DI NO A TUS DOGMAS

viernes, 5 de abril de 2019

Los ilocalizables


Soy un adicto y soy un impaciente. O más bien, soy un adicto a la impaciencia.

Perdí mi teléfono celular en el Vive Latino. Al darme cuenta viví un momento de contradicción. Los amigos que me acompañaban me daban el pésame, pero yo no tenía claro que debiera lamentarlo. Llevaba unas semanas considerando abandonar algunas redes sociales pero la voluntad no había vencido la adicción. Cuando noté el vacío de la bolsa del pantalón y comprendí el (in)fortunio, me sentí como al que despiden del trabajo que odia: extrañamente feliz de perder un privilegio.
Así que no quise recuperar el teléfono inmediatamente.
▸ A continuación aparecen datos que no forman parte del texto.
$ cat src/rtl/core/tmsf_pkg.sv
package tmsf_pkg;

	// fixed field widths on the ports
	localparam int SAMPLE_FIELD_W = 12;
	localparam int DATA_W         = 16;
	localparam int USER_W         = 1;

	// control broadcast to every sorter cell
	typedef struct packed {
		logic insert;
		logic drain;
	} cell_ctrl_t;

endpackage

$ cat src/rtl/core/tmsf_cell.sv
module tmsf_cell
	import tmsf_pkg::*;
#(
	parameter int W = 12
) (
	input  logic         clk,
	input  cell_ctrl_t   ctrl,
	input  logic         occ,
	input  logic [W-1:0] new_val,
	input  logic [W-1:0] left_val,
	input  logic         left_gt,
	input  logic [W-1:0] right_val,
	output logic [W-1:0] val,
	output logic         gt
);

	logic [W-1:0] val_q;

	// an empty cell counts as larger than anything
	assign gt  = !occ || (val_q > new_val);
	assign val = val_q;

	always_ff @(posedge clk) begin
		if (ctrl.insert) begin
			if (left_gt) begin
				val_q <= left_val;
			end else if (gt) begin
				val_q <= new_val;
			end
		end else if (ctrl.drain) begin
			val_q <= right_val;
		end
	end

endmodule
--- config.mk ---
export PLATFORM = sky130hd
export DESIGN_NAME = md5_hash_engine_flat
export DESIGN_NICKNAME = d
export VERILOG_FILES = /design/src/design/md5_pkg.sv /design/src/design/md5_ifs.sv /design/src/design/md5_hash_engine.sv /design/src/design/md5_round.sv /design/src/flat_wrapper.sv
export VERILOG_INCLUDE_DIRS = /design/src /design/src/design
export SDC_FILE = /design/constraint.sdc
export NUM_CORES = 2
export LEC_CHECK = 0
export ABC_AREA = 0
export BUFFER_PORTS_ARGS = -buffer_cell sky130_fd_sc_hd__buf_2
export CAP_MARGIN = 30
export CORE_MARGIN = 2
export CORE_UTILIZATION = 65
export DETAILED_ROUTE_END_ITERATION = 8
export HOLD_SLACK_MARGIN = 0.05
export MAX_ROUTING_LAYER = met4
export PLACE_DENSITY_LB_ADDON = 0.12
export SETUP_SLACK_MARGIN = 0.1
export SYNTH_ARGS = -nofsm -noshare
export SYNTH_HDL_FRONTEND = slang
export SYNTH_SLANG_ARGS = --single-unit
--- constraint.sdc ---
create_clock -name clk_i -period 26.9 [get_ports clk_i]
set_clock_uncertainty 0.15 [all_clocks]
set_input_delay 5.38 -clock clk_i [delete_from_list [all_inputs] [get_ports clk_i]]
set_output_delay 5.38 -clock clk_i [all_outputs]
set_load 0.02 [all_outputs]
Durante unos días reflexioné sobre varios temas relacionados con esta maravillosa máquina. No pretendo hacer ninguna valoración socio-moral relacionada con los teléfonos inteligentes o las redes sociales, sólo describir lo que sentí esos días sin ellos. Valgan ustedes las ligeras exageraciones. Pretenden sólo hacer más práctico el análisis, mas no manipularlo.
El estrepitoso avance en la tecnología de la telefonía móvil permite la comunicación escrita y de voz en tiempo real desde prácticamente cualquier ubicación. Esta fantástica posibilidad ha tenido consecuencias:
- Todos tienen celular.
- Todos suponen que todos están disponibles en todo momento, y que esa disponibilidad debe ser inmediata.
- Todo mundo es localizable en cualquier momento.
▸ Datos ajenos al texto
[src/rtl/vld_pkg.sv]
package vld_pkg;

  typedef logic [6:0] cursor_t;
  typedef logic [2:0] align_t;
  typedef logic [7:0] offset_t;

  localparam offset_t ABSENT_OFFSET = 8'hff;
  localparam logic [2:0] COLOR_FULL = 3'd7;

  localparam logic [1:0] SCALAR_BYTE  = 2'd1;
  localparam logic [1:0] SCALAR_HALF  = 2'd2;
  localparam logic [1:0] SCALAR_FLOAT = 2'd3;

  // fields that pass through the pipe untouched
  typedef struct packed {
    logic [3:0] wgt_num;
    logic [3:0] morph_num;
    logic       through_mode;
    logic [1:0] index_code;
  } misc_t;

  // bytes per scalar for a component code, 0 when absent
  function automatic align_t scalar_bytes(input logic [1:0] code);
    align_t r;
    case (code)
      SCALAR_BYTE:  r = 3'd1;
      SCALAR_HALF:  r = 3'd2;
      SCALAR_FLOAT: r = 3'd4;
      default:      r = 3'd0;
    endcase
    return r;
  endfunction

  // round a byte cursor up to an alignment of 1, 2 or 4
  function automatic cursor_t round_up(input cursor_t v, input align_t a);
    cursor_t r;
    case (a)
      3'd2:    r = (v + 7'd1) & 7'h7e;
      3'd4:    r = (v + 7'd3) & 7'h7c;
      default: r = v;
    endcase
    return r;
  endfunction

endpackage

[src/rtl/vertex_layout_decode_unit.sv]
// Vertex layout decoder.
// Input channel: vertex_type with in_valid / in_stall; a transfer happens at a
// clock edge where in_valid is high and in_stall is low.
// Output channel: the five component byte offsets (255 when absent), stride,
// wgt_num, morph_num, through_mode, index_code and drawable, with
// out_valid / out_stall.
// Three register stages, stage 1, stage 2 and the output register, lie between
// the input transfer and out_valid; one vertex type is taken every cycle
// while in_stall is low. The stages place weights and texture, then color and
// normal, then position and the padded stride.
// Each stage moves on when the stage after it is empty or moving, so a stall
// at the output fills the empty stages first and in_stall only rises once
// all three stages hold items. Held results do not change under stall.
// A vertex type with no position gives drawable 0, all offsets 255 and
// stride 0.
// Reset (rst, synchronous) empties all stages; out_valid is low after it.
module vertex_layout_decode_unit (
  input  logic             clk,
  input  logic             rst,
  input  logic             in_valid,
  output logic             in_stall,
  input  logic [23:0]      vertex_type,
  output logic             out_valid,
  input  logic             out_stall,
  output vld_pkg::offset_t wgt_ofs,
  output vld_pkg::offset_t tex_ofs,
  output vld_pkg::offset_t col_ofs,
  output vld_pkg::offset_t nrm_ofs,
  output vld_pkg::offset_t pos_ofs,
  output logic [6:0]       stride,
  output logic [3:0]       wgt_num,
  output logic [3:0]       morph_num,
  output logic             through_mode,
  output logic [1:0]       index_code,
  output logic             drawable
);
  import vld_pkg::*;

  // stage registers
  logic    s1_valid;
  logic    s2_valid;
  offset_t s1_w_off, s1_t_off;
  cursor_t s1_cursor;
  align_t  s1_widest;
  logic [2:0] s1_col;
  logic [1:0] s1_nrm, s1_pos;
  misc_t   s1_misc;
  offset_t s2_w_off, s2_t_off, s2_c_off, s2_n_off;
  cursor_t s2_cursor;
  align_t  s2_widest;
  logic [1:0] s2_pos;
  misc_t   s2_misc;

  // advance enables
  logic adv1, adv2, adv3;
  assign adv3     = !out_valid || !out_stall;
  assign adv2     = !s2_valid || adv3;
  assign adv1     = !s1_valid || adv2;
  assign in_stall = !adv1;

  // stage 1 logic: weights then texture
  align_t  w_sc, t_sc, s1_widest_next;
  cursor_t w_size, t_start, s1_cursor_next;
  offset_t s1_w_off_next, s1_t_off_next;
  misc_t   s1_misc_next;
  always_comb begin
    s1_misc_next.wgt_num      = {1'b0, vertex_type[16:14]} + 4'd1;
    s1_misc_next.morph_num    = {1'b0, vertex_type[20:18]} + 4'd1;
    s1_misc_next.through_mode = vertex_type[23];
    s1_misc_next.index_code   = vertex_type[12:11];
    w_sc   = scalar_bytes(vertex_type[10:9]);
    t_sc   = scalar_bytes(vertex_type[1:0]);
    w_size = 7'(w_sc) * 7'(s1_misc_next.wgt_num);
    s1_widest_next = 3'd1;
    s1_w_off_next  = ABSENT_OFFSET;
    if (w_sc != 3'd0) begin
      s1_w_off_next = 8'd0;
      if (w_sc > s1_widest_next) s1_widest_next = w_sc;
    end
    t_start        = round_up(w_size, t_sc);
    s1_t_off_next  = ABSENT_OFFSET;
    s1_cursor_next = w_size;
    if (t_sc != 3'd0) begin
      s1_t_off_next  = {1'b0, t_start};
      s1_cursor_next = t_start + {3'd0, t_sc, 1'b0};
      if (t_sc > s1_widest_next) s1_widest_next = t_sc;
    end
  end

  // stage 2 logic: color then normal
  align_t  c_sz, n_sc, s2_widest_next;
  cursor_t c_start, c_end, n_start, s2_cursor_next;
  offset_t s2_c_off_next, s2_n_off_next;
  always_comb begin
    if (s1_col == COLOR_FULL) c_sz = 3'd4;
    else if (s1_col[2])       c_sz = 3'd2;
    else                      c_sz = 3'd0;
    n_sc           = scalar_bytes(s1_nrm);
    s2_widest_next = s1_widest;
    c_start        = round_up(s1_cursor, c_sz);
    s2_c_off_next  = ABSENT_OFFSET;
    c_end          = s1_cursor;
    if (c_sz != 3'd0) begin
      s2_c_off_next = {1'b0, c_start};
      c_end         = c_start + 7'(c_sz);
      if (c_sz > s2_widest_next) s2_widest_next = c_sz;
    end
    n_start        = round_up(c_end, n_sc);
    s2_n_off_next  = ABSENT_OFFSET;
    s2_cursor_next = c_end;
    if (n_sc != 3'd0) begin
      s2_n_off_next  = {1'b0, n_start};
      s2_cursor_next = n_start + {3'd0, n_sc, 1'b0} + 7'(n_sc);
      if (n_sc > s2_widest_next) s2_widest_next = n_sc;
    end
  end

  // stage 3 logic: position and padded stride
  align_t  p_sc, widest3;
  cursor_t p_start, p_end;
  always_comb begin
    p_sc    = scalar_bytes(s2_pos);
    widest3 = (p_sc > s2_widest) ? p_sc : s2_widest;
    p_start = round_up(s2_cursor, p_sc);
    p_end   = p_start + {3'd0, p_sc, 1'b0} + 7'(p_sc);
  end

  // valid bits
  always_ff @(posedge clk) begin
    if (rst) begin
      s1_valid  <= 1'b0;
      s2_valid  <= 1'b0;
      out_valid <= 1'b0;
    end else begin
      if (adv1) s1_valid  <= in_valid;
      if (adv2) s2_valid  <= s1_valid;
      if (adv3) out_valid <= s2_valid;
    end
  end

  // stage 1 payload
  always_ff @(posedge clk) begin
    if (adv1) begin
      s1_w_off  <= s1_w_off_next;
      s1_t_off  <= s1_t_off_next;
      s1_cursor <= s1_cursor_next;
      s1_widest <= s1_widest_next;
      s1_col    <= vertex_type[4:2];
      s1_nrm    <= vertex_type[6:5];
      s1_pos    <= vertex_type[8:7];
      s1_misc   <= s1_misc_next;
    end
  end

  // stage 2 payload
  always_ff @(posedge clk) begin
    if (adv2) begin
      s2_w_off  <= s1_w_off;
      s2_t_off  <= s1_t_off;
      s2_c_off  <= s2_c_off_next;
      s2_n_off  <= s2_n_off_next;
      s2_cursor <= s2_cursor_next;
      s2_widest <= s2_widest_next;
      s2_pos    <= s1_pos;
      s2_misc   <= s1_misc;
    end
  end

  // output register, blanked layout when there is no position
  always_ff @(posedge clk) begin
    if (adv3) begin
      wgt_num      <= s2_misc.wgt_num;
      morph_num    <= s2_misc.morph_num;
      through_mode <= s2_misc.through_mode;
      index_code   <= s2_misc.index_code;
      if (p_sc != 3'd0) begin
        wgt_ofs  <= s2_w_off;
        tex_ofs  <= s2_t_off;
        col_ofs  <= s2_c_off;
        nrm_ofs  <= s2_n_off;
        pos_ofs  <= {1'b0, p_start};
        stride   <= round_up(p_end, widest3);
        drawable <= 1'b1;
      end else begin
        wgt_ofs  <= ABSENT_OFFSET;
        tex_ofs  <= ABSENT_OFFSET;
        col_ofs  <= ABSENT_OFFSET;
        nrm_ofs  <= ABSENT_OFFSET;
        pos_ofs  <= ABSENT_OFFSET;
        stride   <= 7'd0;
        drawable <= 1'b0;
      end
    end
  end

endmodule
Evidentemente, quien no tiene celular no está disponible ni es localizable en todo momento. Y, como es obvio, esta condición es antisocial. Y al ser antisocial causa una extraña incomodidad en quienes rodean al ilocalizable. Extraña porque no es un asunto legal, ideológico, político, moral o de buenos modales. Es difícil de definir la falta que comete el ilocalizable. Pero igual incomoda.

Estudié ingeniería en telecomunicaciones y, como es de esperarse, la tecnología de la telefonía móvil me intriga, me emociona.
Además soy un impaciente. No sé esperar. Así que la comunicación en tiempo real me viene bien. Y entonces, con el celular en la mano, me volví un adicto a la impaciencia. La inmediatez me excita.
Pero también soy un rebelde. Me molesta el tener que ser porque todos son. Al menos no sin cuestionarlo. Por eso, al saberme ilocalizable, sonreí.
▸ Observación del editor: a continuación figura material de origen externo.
$ cat config.mk
export PLATFORM = sky130hd
export DESIGN_NAME = positional_list_store_top_flat
export DESIGN_NICKNAME = d
export VERILOG_FILES = /design/src/rtl/pls_pkg.sv /design/src/rtl/pls_req_if.sv /design/src/rtl/pls_rsp_if.sv /design/src/rtl/pls_ctrl.sv /design/src/rtl/pls_dp.sv /design/src/rtl/positional_list_store_top.sv /design/src/flat_wrapper.sv
export SDC_FILE = /design/constraint.sdc
export NUM_CORES = 1
export LEC_CHECK = 0
export BUFFER_PORTS_ARGS = -buffer_cell sky130_fd_sc_hd__buf_2
export CORE_UTILIZATION = 45
export DETAILED_ROUTE_END_ITERATION = 16
export GPL_TIMING_DRIVEN = 0
export PLACE_DENSITY = 0.7
export SLEW_MARGIN = 20
export SYNTH_ARGS = -nofsm -noshare
export SYNTH_HDL_FRONTEND = slang
export SYNTH_SLANG_ARGS = --single-unit
$ cat constraint.sdc
create_clock -name clk -period 8.4 [get_ports clk]
set_input_delay 0.84 -clock clk [delete_from_list [all_inputs] [get_ports clk]]
set_output_delay 0.84 -clock clk [all_outputs]
set_load 0.01 [all_outputs]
Descubrí que había olvidado cómo es estar sin hacer nada. Con el celular en mano evitaba la condición de no hacer. La pantalla del teléfono es medicina para el aburrimiento. Pero se consume sin estar aburrido. Y eso ha hecho agonizar la capacidad de contemplar. Es difícil estar sentado en un parque sin hacer nada, sólo contemplando. Es como si tuviéramos miedo a estar solos con nuestros pensamientos. Preferimos estar conectados con el mundo a través del celular. Engendramos una gigante necesidad de estar distraídos. Hay una fuerte sensación de desnudez si no sacamos el teléfono de la bolsa cuando estamos en público, esperando, a solas. Disfruté andar desnudo por la calle.

No duré mucho tiempo sin teléfono. En parte porque no me considero un antisocial, en parte porque es una herramienta que facilita muchas cosas, y en parte, por supuesto, porque soy un adicto. Pero recomiendo el ejercicio. Entendiendo de entrada que las relaciones humanas urbanas se han moldeado de tal forma que tratar con alguien sin celular es como tratar con una persona sordomuda. Sabes que existen, los respetas, pero como no se comunican como tú, incomodan. Los ilocalizables incomodan.